RuntimeError: Could not find an Azure Batch Node Agent Sku for this
offer=abc publisher=def sku=xyz. You can list the valid and available
Marketplace images with the command: account images

This problem can happen if you are specifying a sku that is not listed by the account images command. You will need to update your sku field to one that is listed.

Job/Task Execution Issues

Task is submitted but doesn't run

There are various reasons why this would happen:

  1. There are insufficient compute nodes to service the job
  2. The task is multi-instance and there are not enough compute nodes to run the job as specified
  3. jobs.yaml file was submitted with the wrong pool.yaml file causing a mismatch in the target pool for the jobs
  4. jobs.yaml file was submitted with the wrong config.yaml file causing an infinite wait on a Docker image to be present that may not exist

Task runs and completes but fails with a non-zero exit code or scheduling error

In Azure Batch, a task that completes is independent of if the task is considered a success or failure. The jobs tasks list command will list the status of all tasks for the jobs specified including exit codes and any scheduling errors. You can use this information in combination with the task's stdout and stderr files to determine what went wrong if your task has completed but has failed.

Container Issues

pool images update command doesn't run

The pool images update command runs as a normal job if your pool is comprised entirely of dedicated compute nodes. Thus, your compute nodes must be able to accommodate this update job and task. If your pool only has one node in it, it will run as a single task under a job. If the node in this pool is busy and the max_tasks_per_node in your pool.yaml is either unspecified or set to 1, then it will be blocked behind the running task.
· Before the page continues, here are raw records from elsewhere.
From an optimization exercise on the open Yosys and OpenROAD flow, aimed at small area and a short achievable clock period; shortcuts taken in it are not production practice. RTL that was checked went through simulation tests only; none was proved equivalent to the original. Power and IR drop assume default switching activity.

Setup of v6:
// ss_bridge_top
module ss_bridge_top #(
	parameter int FIFO_AW = 6
) (
	input  logic        mclk,
	input  logic        ST_ALE,
	input  logic        st_req,
	input  logic        st_we,
	input  logic [7:0]  st_addr,
	input  logic [15:0] st_wdata,
	output logic [15:0] st_rdata,
	output logic        st_rvalid,
	output logic        st_irq,
	input  logic        ss_req,
	input  logic        ss_we,
	input  logic        ss_cs2,
	input  logic [14:1] ss_addr,
	input  logic [15:0] ss_wdata,
	output logic [15:0] ss_rdata,
	output logic        ss_rvalid,
	output logic        ss_irq
);
Size in the first run: ~3,500 cells after synthesis, roughly 97 I/O pins.
export LEC_CHECK = 0
export CAP_MARGIN = 20
export CORE_MARGIN = 2
export CORE_UTILIZATION = 60
export SETUP_SLACK_MARGIN = 2.1
export SLEW_MARGIN = 20
export SYNTH_HIERARCHICAL = 1
export SYNTH_MINIMUM_KEEP_SIZE = 0
create_clock -name core_clock -period 4.5 [get_ports {mclk}]
run.sh (not shown) runs the stock make flow with config.mk's settings and CLKGATE_MAP_FILE= SYNTH_SCRIPT=/design/flow/synth_recipe.tcl, a recipe that flattens the netlist after the stock synthesis.
diff inputs: v6 => v7
-- flow/design.v --
<<< v6, line 133
	logic             flag_cdc_n, flag_cmd_n, flag_fifo_n;
	logic             fifo_empty_d;
	logic [15:0]        sr [DEPTH-1];
	logic [15:0]        stage;
	logic               push_q;
	logic [FIFO_AW:0]   m, m_inc, m_dec;
	logic               fifo_empty, fifo_full;
>>> v7, line 133
	logic             flag_cdc_n, flag_cmd_n, flag_fifo_n;
	logic             fifo_empty_d;
	logic [15:0]        sr [DEPTH];
	logic [FIFO_AW:0]   m, m_inc, m_dec;
	logic               fifo_empty, fifo_full;
<<< v6, line 226
	always_ff @(posedge mclk)
	begin
		stage <= wr_word;
		if (push_q)
		begin
			sr[0] <= stage;
			for (int i = 1; i < DEPTH-1; i++)
				sr[i] <= sr[i-1];
		end
	end
	logic [FIFO_AW:0] m_n, m_dec2;
	assign m_dec2 = m - 2'd2;
	always_comb
	begin
>>> v7, line 224
	always_ff @(posedge mclk)
	begin
		if (wr_en)
		begin
			sr[0] <= wr_word;
			for (int i = 1; i < DEPTH; i++)
				sr[i] <= sr[i-1];
		end
	end
	logic [FIFO_AW:0] m_n;
	always_comb
	begin
<<< v6, line 247
			m_n = m;
	end
	logic [FIFO_AW:0] p_n;
	logic [7:0]       sel_hi, sel_lo;
	assign p_n = rd_en ? m_dec2 : m_dec;
	always_ff @(posedge mclk or posedge ST_ALE)
	begin
>>> v7, line 243
			m_n = m;
	end
	logic [7:0] sel_hi, sel_lo;
	always_ff @(posedge mclk or posedge ST_ALE)
	begin
<<< v6, line 255
		begin
			m      <= '1;
			push_q <= 1'b0;
			sel_hi <= 8'h80;
			sel_lo <= 8'h40;
		end
		else
		begin
			m      <= m_n;
			push_q <= wr_en;
			for (int j = 0; j < 8; j++)
			begin
				sel_hi[j] <= (p_n[5:3] == 3'(j));
				sel_lo[j] <= (p_n[2:0] == 3'(j));
			end
		end
>>> v7, line 249
		begin
			m      <= '1;
			sel_hi <= 8'h80;
			sel_lo <= 8'h80;
		end
		else
		begin
			m <= m_n;
			for (int j = 0; j < 8; j++)
			begin
				sel_hi[j] <= (m_n[5:3] == 3'(j));
				sel_lo[j] <= (m_n[2:0] == 3'(j));
			end
		end
<<< v6, line 279
			for (genvar k = 0; k < 8; k++)
			begin : g_bit
				if (8*j+k == DEPTH-1)
					assign d[k] = stage[b];
				else
					assign d[k] = sr[8*j+k][b];
			end
			fifo_sel8 u_lo (.d(d), .s(sel_lo), .y(grp[j]));
>>> v7, line 271
			for (genvar k = 0; k < 8; k++)
			begin : g_bit
				if (8*j+k == 0)
					assign d[k] = 1'b0;
				else
					assign d[k] = sr[8*j+k-1][b];
			end
			fifo_sel8 u_lo (.d(d), .s(sel_lo), .y(grp[j]));
--- outcome ---
- Number of global-route vias before repair of v7 falls short of that of v6 slightly.
- Relative to v6, total power divided by cell area has decreased by about 24% in v7.
- v7 vs. v6: final clock period utilization by the worst path now smaller, overall die height about even, wire length of the first global-routing pass has increased, area growth from synthesis to layout shows an increase of 5.2 points, share of async-settable or async-resettable flops after synthesis now sits at about the same level.
- Diff v6 and v7: total design power lower in v7
- Routed wire length for v7: about 3.6% up relative to v6
- Worst setup slack | v7 above v6
- v7 ended up with met4 as its top layer reached by signal wires; v6 ended up with met5.
No run of this note included a check of the RTL's function; only the layout flow was run.


Setup of main:
Another version of the RTL of ss_bridge_top (not shown whole).
For scale: about 1300 flip-flops, ~97 I/O pins, roughly 0.053 sq mm of cells after synthesis.
clock: 4.5 ns
lec_check: 0
cap_margin: 20
core_margin: 2
core_utilization: 60
setup_slack_margin: 2.2
slew_margin: 20
synth_hierarchical: 1
synth_minimum_keep_size: 0
tns_end_percent: 20
Here is what was changed in the inputs of the feature branch compared with main.
diff --git a/flow/design.v b/flow/design.v
--- a/flow/design.v
+++ b/flow/design.v
@@ -57,25 +57,18 @@
 	} ss_op_e;
 endpackage
 module fifo_sel8 (
 	input  logic [7:0] d,
 	input  logic [7:0] s,
 	output logic       y
 );
 	assign y = |(d & s);
 endmodule
-module irq_any16 (
-	input  logic [15:0] a,
-	input  logic [15:0] b,
-	output logic        y
-);
-	assign y = |(a & b);
-endmodule
 import st_map_pkg::*;
 import ss_map_pkg::*;
 module ss_bridge_top #(
 	parameter int FIFO_AW = 6
 ) (
 	input  logic        mclk,
 	input  logic        ST_ALE,
 	input  logic        st_req,
 	input  logic        st_we,
@@ -161,42 +154,18 @@
 		if (st_hirq_set)
 			hirq_n = hirq | st_wdata;
 		else if (st_hirq_clr)
 			hirq_n = hirq & ~st_wdata;
 		else if (ss_hirq_and)
 			hirq_n = hirq & ss_wdata;
 		else
 			hirq_n = hirq;
 	end
-	logic [15:0] h_set, h_clr, h_and;
-	logic        i_set_m, i_clr_m, i_and_m, i_hold_m, i_set_w, i_clr_w, i_hold_w;
-	logic        ss_irq_n;
-	assign h_set = hirq | st_wdata;
-	assign h_clr = hirq & ~st_wdata;
-	assign h_and = hirq & ss_wdata;
-	irq_any16 u_i_set_m  (.a(h_set), .b(hirq_mask), .y(i_set_m));
-	irq_any16 u_i_clr_m  (.a(h_clr), .b(hirq_mask), .y(i_clr_m));
-	irq_any16 u_i_and_m  (.a(h_and), .b(hirq_mask), .y(i_and_m));
-	irq_any16 u_i_hold_m (.a(hirq),  .b(hirq_mask), .y(i_hold_m));
-	irq_any16 u_i_set_w  (.a(h_set), .b(ss_wdata),  .y(i_set_w));
-	irq_any16 u_i_clr_w  (.a(h_clr), .b(ss_wdata),  .y(i_clr_w));
-	irq_any16 u_i_hold_w (.a(hirq),  .b(ss_wdata),  .y(i_hold_w));
-	always_comb
-	begin
-		if (st_hirq_set)
-			ss_irq_n = ss_mask_we ? i_set_w : i_set_m;
-		else if (st_hirq_clr)
-			ss_irq_n = ss_mask_we ? i_clr_w : i_clr_m;
-		else if (ss_hirq_and)
-			ss_irq_n = i_and_m;
-		else
-			ss_irq_n = ss_mask_we ? i_hold_w : i_hold_m;
-	end
 	assign flag_cdc_n  = (ss_cr_we & (ss_idx == 2'd3))
 		| (flag_cdc & ~(st_ack & st_wdata[CTRL_CDC_EN]));
 	assign flag_cmd_n  = ss_cmd_we
 		| (flag_cmd & ~(st_ack & st_wdata[CTRL_CMD_EN]));
 	assign flag_fifo_n = (fifo_empty & ~fifo_empty_d)
 		| (flag_fifo & ~(st_ack & st_wdata[CTRL_FIFO_EN]));
 	always_ff @(posedge mclk or posedge ST_ALE)
 	begin
 		if (ST_ALE)
@@ -219,19 +188,19 @@
 		begin
 			st_ctrl      <= st_ctrl_n;
 			hirq         <= hirq_n;
 			hirq_mask    <= hirq_mask_n;
 			flag_cdc     <= flag_cdc_n;
 			flag_cmd     <= flag_cmd_n;
 			flag_fifo    <= flag_fifo_n;
 			fifo_empty_d <= fifo_empty;
 			st_irq       <= |(st_ctrl_n[2:0] & {flag_fifo_n, flag_cmd_n, flag_cdc_n});
-			ss_irq       <= ss_irq_n;
+			ss_irq       <= |(hirq_n & hirq_mask_n);
 			if (ss_ctrl_we)
 				ss_ctrl <= ss_wdata;
 			if (st_cmd_clr)
 				ss_cmd <= '0;
 			else if (ss_cmd_we)
 				ss_cmd <= ss_wdata;
 			if (ss_data_we)
 				ss_data <= ss_wdata;
 			else if (st_data_we)
==> results.txt <==
From main to the feature branch the numbers moved as follows: register-to-register slack lost 0.18 ns, adder and majority gate portion of the synthesized area neither gained nor lost much, post-CTS setup repair buffer count lost 12, worst setup slack lost 0.54 ns. A launching element of the worst setup path of st_addr[1] is what main shows, while ss_addr[13] belongs to the feature branch. Going from main to the feature branch, the global-route wire length before repair was found to have gone down by about 7.5%. Compared with main, the feature branch improves via count. On the feature branch: non-clock buffer share of cell area is 0.76 points lower than what main gave. The die used by the feature branch is smaller than the one used by main. Comparing the feature branch and main, the higher share of power burned in the clock network was measured on main.
For the feature branch, only the layout was checked, not whether the RTL still works.

[static timing again, ports no longer ideal]
The results above use ideal ports. As a check the final layouts listed here were re-extracted and re-timed, cells and wires unchanged.
Step 1 assumes that a clkbuf_16 drives the clock port and a buf_2 every other input.
Step 2, shift: input delay + t, output delay - t, t = (earliest + latest rising clock arrival at the registers) / 2. This alone moves slack from input paths to output paths.
Slacks: ideal / step 1 / step 2; pairs: ideal / step 1.
| run | t (ns) | slack for setup (ns) | hold WS [ns] | worst setup path after step 2 | latest minus earliest clock arrival (ns) |
|---|---|---|---|---|---|
| v6 | 0.808 | 1.430 / 1.470 / 0.662 | 0.436 / 0.436 / 0.436 | input to register | 0.035 / 0.034 |
| v7 | 0.808 | 1.956 / 2.006 / 1.198 | 0.443 / 0.443 / 0.443 | input to register | 0.027 / 0.028 |
| main | 0.819 | 1.952 / 1.905 / 1.168 | 0.433 / 0.433 / 0.433 | input to register | 0.029 / 0.029 |
| the feature branch | 0.816 | 1.416 / 1.458 / 0.642 | 0.438 / 0.438 / 0.438 | input to register | 0.030 / 0.030 |
After both steps setup and hold are still met in every run listed. The setup slack of main, which loses most, moves by -0.047 ns with the drivers and by -0.784 ns with both steps.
For pools with more than 1 node, then the update images command will run as a multi-instance task to guarantee that all nodes in the pool have updated the specified container image to latest or the given hash. The multi-instance task will be run on the current number of nodes in the pool at the time the pool images update command is issued. If before the task can be scheduled, the pool is resized down and the number of nodes decreases, then the update container images job will not be able to execute and will stay active until the number of compute nodes reaches the prior number. Additionally, if max_tasks_per_node is set to 1 or unspecified in pool.yaml and any task is running on any node, the update container images job will be blocked until that task completes.

You can work around this behavior by providing the --ssh option to the pool images update command. This will use an SSH side-channel to upgrade the container images on the pool. Please note that this requires a provisioned SSH user and ssh or ssh.exe available.

pool images update will always use the SSH side-channel method for pools containing a positive number of low priority nodes or pools which are native mode enabled.